The word management in NPM implies a decisiveness, a bias for action, and a dynamic mindset. Traditional public administration, meanwhile, conjures up images of rules, regulations, and lethargic decision-making processes. Presidents and prime ministers who came to power in the 1980s concluded that the problem was with bureaucracy, not political institutions. They accused bureaucracy of being bloated, expensive, unresponsive, a creation of routine deliberately resistant to change, and essentially incapable of dealing with new challenges.

It is one thing to diagnose the patient, but it is quite another to come up with the remedy. Initially, at least, political leaders were left to try this or that to see what would work with varying degrees of success. In time, a new approach, anchored in private sector management practices, began to take shape and a label was attached to it—NPM.

The goal was nothing short of introducing a new culture in government departments and agencies. The old culture was found wanting on many fronts. It attached too much importance to due process, prudence, probity, and centrally prescribed administrative rules and regulations. It also encouraged senior civil servants to focus on policy issues rather than on management. The old culture, associated with traditional public administration, was considered not only outdated but also counterproductive. Public administration became synonymous with the old culture.

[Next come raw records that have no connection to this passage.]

[src/flat_wrapper.sv]
// flat-port wrapper written by rule: the top's interface ports become plain ports
module pc_unit_flat 
#(
  parameter int unsigned       ADDR_W      = 32,
  parameter int unsigned       IMM_W       = 16,
  parameter int unsigned       JADDR_W     = 26,
  parameter int unsigned       RAS_DEPTH   = 4,
  parameter logic [ADDR_W-1:0] RESET_ADDR  = '0,
  parameter logic [ADDR_W-1:0] TRAP_VECTOR = ADDR_W'(32'h0000_0080)
)
  (CLK, Reset, bus_PCWre, bus_PCSrc, bus_Cond, bus_Immediate, bus_JumpTarget, bus_RegTarget, bus_RasClr, bus_Address, bus_PCPlus4, bus_RasEmpty, bus_RasFull, bus_RasOvf, bus_RasUnf, bus_AlignTrap);
  pc_unit_if #(.ADDR_W(ADDR_W), .IMM_W(IMM_W), .JADDR_W(JADDR_W)) bus_i ();
  input logic CLK;
  input logic Reset;
  input wire logic [$bits(bus_i.PCWre)-1:0] bus_PCWre;
  input wire logic [$bits(bus_i.PCSrc)-1:0] bus_PCSrc;
  input wire logic [$bits(bus_i.Cond)-1:0] bus_Cond;
  input wire logic [$bits(bus_i.Immediate)-1:0] bus_Immediate;
  input wire logic [$bits(bus_i.JumpTarget)-1:0] bus_JumpTarget;
  input wire logic [$bits(bus_i.RegTarget)-1:0] bus_RegTarget;
  input wire logic [$bits(bus_i.RasClr)-1:0] bus_RasClr;
  output wire logic [$bits(bus_i.Address)-1:0] bus_Address;
  output wire logic [$bits(bus_i.PCPlus4)-1:0] bus_PCPlus4;
  output wire logic [$bits(bus_i.RasEmpty)-1:0] bus_RasEmpty;
  output wire logic [$bits(bus_i.RasFull)-1:0] bus_RasFull;
  output wire logic [$bits(bus_i.RasOvf)-1:0] bus_RasOvf;
  output wire logic [$bits(bus_i.RasUnf)-1:0] bus_RasUnf;
  output wire logic [$bits(bus_i.AlignTrap)-1:0] bus_AlignTrap;
  assign bus_i.PCWre = bus_PCWre;
  assign bus_i.PCSrc = bus_PCSrc;
  assign bus_i.Cond = bus_Cond;
  assign bus_i.Immediate = bus_Immediate;
  assign bus_i.JumpTarget = bus_JumpTarget;
  assign bus_i.RegTarget = bus_RegTarget;
  assign bus_i.RasClr = bus_RasClr;
  assign bus_Address = bus_i.Address;
  assign bus_PCPlus4 = bus_i.PCPlus4;
  assign bus_RasEmpty = bus_i.RasEmpty;
  assign bus_RasFull = bus_i.RasFull;
  assign bus_RasOvf = bus_i.RasOvf;
  assign bus_RasUnf = bus_i.RasUnf;
  assign bus_AlignTrap = bus_i.AlignTrap;
  pc_unit #(.ADDR_W(ADDR_W), .IMM_W(IMM_W), .JADDR_W(JADDR_W), .RAS_DEPTH(RAS_DEPTH), .RESET_ADDR(RESET_ADDR), .TRAP_VECTOR(TRAP_VECTOR)) u_core (.CLK(CLK), .Reset(Reset), .bus(bus_i));
endmodule
[config.mk]
export PLATFORM = sky130hd
export DESIGN_NAME = pc_unit_flat
export DESIGN_NICKNAME = d
export VERILOG_FILES = /design/src/rtl/pc_unit_if.sv /design/src/rtl/pc_unit.sv /design/src/flat_wrapper.sv
export SDC_FILE = /design/constraint.sdc
export NUM_CORES = 1
export LEC_CHECK = 0
export CAP_MARGIN = 25
export CORE_ASPECT_RATIO = 0.8
export CORE_UTILIZATION = 50
export CTS_CLUSTER_DIAMETER = 60
export DETAILED_ROUTE_END_ITERATION = 10
export HOLD_SLACK_MARGIN = 0.02
export PLACE_DENSITY = 0.75
export SLEW_MARGIN = 20
export SYNTH_ARGS = -nofsm -noshare
export SYNTH_HDL_FRONTEND = slang
export SYNTH_SLANG_ARGS = --single-unit
[constraint.sdc]
create_clock -name CLK -period 5.5 [get_ports CLK]
set_input_delay 1.1 -clock CLK [delete_from_list [all_inputs] [get_ports CLK]]
set_output_delay 1.1 -clock CLK [all_outputs]
set_load 0.02 [all_outputs]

NPM would introduce a new vocabulary, a new way of thinking, and a new culture. It would also give rise to a proliferation of management techniques to force government operations to become more efficient. The purpose was to force the hand of senior government officials to become better managers and to learn to make tough management decisions. Taken at face value, the political rhetoric that accompanied the arrival of NPM to government meant setting the civil service at its own throat.

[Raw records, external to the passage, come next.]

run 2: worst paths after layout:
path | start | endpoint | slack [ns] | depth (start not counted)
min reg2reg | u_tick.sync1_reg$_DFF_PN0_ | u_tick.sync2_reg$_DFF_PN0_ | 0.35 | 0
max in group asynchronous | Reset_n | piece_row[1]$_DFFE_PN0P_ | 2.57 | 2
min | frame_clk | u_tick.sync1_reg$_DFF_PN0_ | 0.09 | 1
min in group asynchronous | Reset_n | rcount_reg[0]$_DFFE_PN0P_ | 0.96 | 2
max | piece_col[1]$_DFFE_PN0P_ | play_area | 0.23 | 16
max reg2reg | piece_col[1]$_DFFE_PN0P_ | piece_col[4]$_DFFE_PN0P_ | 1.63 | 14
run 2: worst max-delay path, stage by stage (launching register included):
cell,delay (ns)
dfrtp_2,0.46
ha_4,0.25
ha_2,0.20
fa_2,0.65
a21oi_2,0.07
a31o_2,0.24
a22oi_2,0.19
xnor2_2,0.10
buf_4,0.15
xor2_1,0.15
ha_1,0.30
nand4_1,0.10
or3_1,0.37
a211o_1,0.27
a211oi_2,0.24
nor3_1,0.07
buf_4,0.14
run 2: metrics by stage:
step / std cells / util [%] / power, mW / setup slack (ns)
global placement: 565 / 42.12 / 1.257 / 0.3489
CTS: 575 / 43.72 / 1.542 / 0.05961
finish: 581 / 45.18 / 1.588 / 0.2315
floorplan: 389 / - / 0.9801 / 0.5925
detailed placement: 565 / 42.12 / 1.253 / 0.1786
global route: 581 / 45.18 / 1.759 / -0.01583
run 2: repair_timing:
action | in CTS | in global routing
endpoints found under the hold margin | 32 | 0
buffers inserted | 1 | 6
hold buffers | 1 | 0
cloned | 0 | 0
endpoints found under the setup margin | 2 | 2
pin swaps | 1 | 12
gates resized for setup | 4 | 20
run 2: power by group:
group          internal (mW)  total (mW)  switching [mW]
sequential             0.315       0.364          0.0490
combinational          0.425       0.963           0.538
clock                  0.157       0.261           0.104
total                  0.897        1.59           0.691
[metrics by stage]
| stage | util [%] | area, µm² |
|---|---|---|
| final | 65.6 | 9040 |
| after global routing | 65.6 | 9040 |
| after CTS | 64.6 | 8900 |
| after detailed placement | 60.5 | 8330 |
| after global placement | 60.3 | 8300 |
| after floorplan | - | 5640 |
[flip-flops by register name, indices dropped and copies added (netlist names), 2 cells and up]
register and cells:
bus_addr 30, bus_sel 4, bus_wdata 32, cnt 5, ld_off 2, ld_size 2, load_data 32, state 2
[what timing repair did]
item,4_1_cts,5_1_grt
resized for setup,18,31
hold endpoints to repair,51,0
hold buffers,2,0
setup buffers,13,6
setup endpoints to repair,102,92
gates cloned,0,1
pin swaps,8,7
File: src/rtl/blob_xr_extract_if.sv
// Pixel-stream / result bundle between the thresholding front end and blob_xr_extract.
// master drives the pixel stream and frame pulses; slave returns the per-frame target result.
interface blob_xr_extract_if;
   logic       frame_start;
   logic       frame_end;
   logic       pix_valid;
   logic [8:0] hcount;
   logic [7:0] vcount;
   logic       mask;
   logic [8:0] pre_x;
   logic [6:0] pre_rad;
   logic       result_valid;
   logic       busy;

   modport master (
      output frame_start, frame_end, pix_valid, hcount, vcount, mask,
      input  pre_x, pre_rad, result_valid, busy
   );

   modport slave (
      input  frame_start, frame_end, pix_valid, hcount, vcount, mask,
      output pre_x, pre_rad, result_valid, busy
   );
endinterface

File: src/rtl/blob_xr_extract.sv
// Per-frame bounding-box extractor: centre x and radius of the colour-matched blob, 9'h1FF if none.
// Optional run-length noise filter enabled by defining BLOB_RUN_FILTER_EN.
module blob_xr_extract #(
   parameter int H_ACTIVE   = 320,
   parameter int V_ACTIVE   = 240,
   parameter int MIN_PIXELS = 64,
   parameter int CNT_W      = 17
) (
   input  logic             clk,
   input  logic             rst_n,
   blob_xr_extract_if.slave bus
);

   typedef enum logic [1:0] {IDLE, ACCUM, CALC, OUT} state_t;

   localparam logic [8:0]       H_LIM = 9'(H_ACTIVE);
   localparam logic [7:0]       V_LIM = 8'(V_ACTIVE);
   localparam logic [CNT_W-1:0] MIN_C = CNT_W'(MIN_PIXELS);

   state_t           state, state_nxt;
   logic             start_pend;
   logic [8:0]       min_x, max_x, n_min_x, n_max_x, b_min_x, b_max_x;
   logic [7:0]       min_y, max_y, n_min_y, n_max_y, b_min_y, b_max_y;
   logic [CNT_W-1:0] cnt, n_cnt, b_cnt;
   logic             run_ok, qual, fs_take, clr, acc_en;

   // ---------------- run-length filter ----------------
`ifdef BLOB_RUN_FILTER_EN
   logic       run_mask;
   logic [7:0] run_v;

   always_ff @(posedge clk or negedge rst_n) begin
      if (!rst_n) begin
         run_mask <= 1'b0;
         run_v    <= '0;
      end else if (bus.frame_start || bus.pix_valid) begin
         run_mask <= bus.pix_valid & bus.mask;
         run_v    <= bus.vcount;
      end
   end

   // The frame_start pixel always opens a new run, so it never qualifies.
   assign run_ok = run_mask & (run_v == bus.vcount) & ~bus.frame_start;
`else
   assign run_ok = 1'b1;
`endif

   assign qual = bus.pix_valid & bus.mask & run_ok &
                 (bus.hcount < H_LIM) & (bus.vcount < V_LIM);

   // A frame_start colliding with frame_end in ACCUM must not clobber the finishing frame;
   // it is deferred and the clear happens on the CALC cycle, once the result is captured.
   assign fs_take = bus.frame_start & ~((state == ACCUM) & bus.frame_end);
   assign clr     = fs_take | ((state == CALC) & start_pend);
   assign acc_en  = qual & (((state == ACCUM) & ~bus.frame_end) | fs_take);

   always_comb begin
      b_min_x = clr ? 9'h1FF : min_x;
      b_max_x = clr ? 9'h000 : max_x;
      b_min_y = clr ? 8'hFF  : min_y;
      b_max_y = clr ? 8'h00  : max_y;
      b_cnt   = clr ? '0     : cnt;
      n_min_x = b_min_x;
      n_max_x = b_max_x;
      n_min_y = b_min_y;
      n_max_y = b_max_y;
      n_cnt   = b_cnt;
      if (acc_en) begin
         if (bus.hcount < b_min_x) n_min_x = bus.hcount;
         if (bus.hcount > b_max_x) n_max_x = bus.hcount;
         if (bus.vcount < b_min_y) n_min_y = bus.vcount;
         if (bus.vcount > b_max_y) n_max_y = bus.vcount;
         if (!(&b_cnt))            n_cnt   = b_cnt + 1'b1;
      end
   end

   always_ff @(posedge clk or negedge rst_n) begin
      if (!rst_n) begin
         min_x <= 9'h1FF;
         max_x <= '0;
         min_y <= 8'hFF;
         max_y <= '0;
         cnt   <= '0;
      end else begin
         min_x <= n_min_x;
         max_x <= n_max_x;
         min_y <= n_min_y;
         max_y <= n_max_y;
         cnt   <= n_cnt;
      end
   end

   // ---------------- FSM ----------------
   always_ff @(posedge clk or negedge rst_n) begin
      if (!rst_n) begin
         state      <= IDLE;
         start_pend <= 1'b0;
      end else begin
         state <= state_nxt;
         if (state == OUT)
            start_pend <= 1'b0;
         else if (((state == ACCUM) & bus.frame_end & bus.frame_start) |
                  ((state == CALC) & bus.frame_start))
            start_pend <= 1'b1;
      end
   end

   always_comb begin
      state_nxt = state;
      case (state)
         IDLE:    if (bus.frame_start) state_nxt = ACCUM;
         ACCUM:   if (bus.frame_end)   state_nxt = CALC;
         CALC:    state_nxt = OUT;
         OUT:     state_nxt = (start_pend | bus.frame_start) ? ACCUM : IDLE;
         default: state_nxt = IDLE;
      endcase
   end

   always_comb begin
      bus.result_valid = (state == OUT);
      bus.busy         = (state == ACCUM) | (state == CALC);
   end

   // ---------------- CALC arithmetic ----------------
   logic [8:0] x_c;
   logic [9:0] w, mx, r_half;
   logic [8:0] h;
   logic [6:0] r_c;
   logic       tgt_ok;

   always_comb begin
      x_c    = 9'(({1'b0, min_x} + {1'b0, max_x}) >> 1);
      w      = {1'b0, max_x} - {1'b0, min_x} + 10'd1;
      h      = {1'b0, max_y} - {1'b0, min_y} + 9'd1;
      mx     = (w > {1'b0, h}) ? w : {1'b0, h};
      r_half = 10'(({1'b0, mx} + 11'd1) >> 1);
      r_c    = (|r_half[9:7]) ? 7'd127 : r_half[6:0];
      tgt_ok = (cnt >= MIN_C);
   end

   // Result is captured leaving CALC so it is already visible while result_valid is high.
   always_ff @(posedge clk or negedge rst_n) begin
      if (!rst_n) begin
         bus.pre_x   <= 9'h1FF;
         bus.pre_rad <= '0;
      end else if (state == CALC) begin
         bus.pre_x   <= tgt_ok ? x_c : 9'h1FF;
         bus.pre_rad <= tgt_ok ? r_c : 7'd0;
      end
   end

endmodule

The Canadian government published a report (see Table 1) designed to contrast the old culture (public administration) with the new culture (NPM).

NPM holds important advantages for politicians. In forcing the hand of senior civil servants to become better managers, politicians would gain the upper hand in shaping policy initiatives. The thinking was that civil servants had too much influence on policy at the expense of politicians. The message from politicians to senior civil servants could not be clearer under NPM—you worry about managing government operations better, and we will worry about setting policy priorities.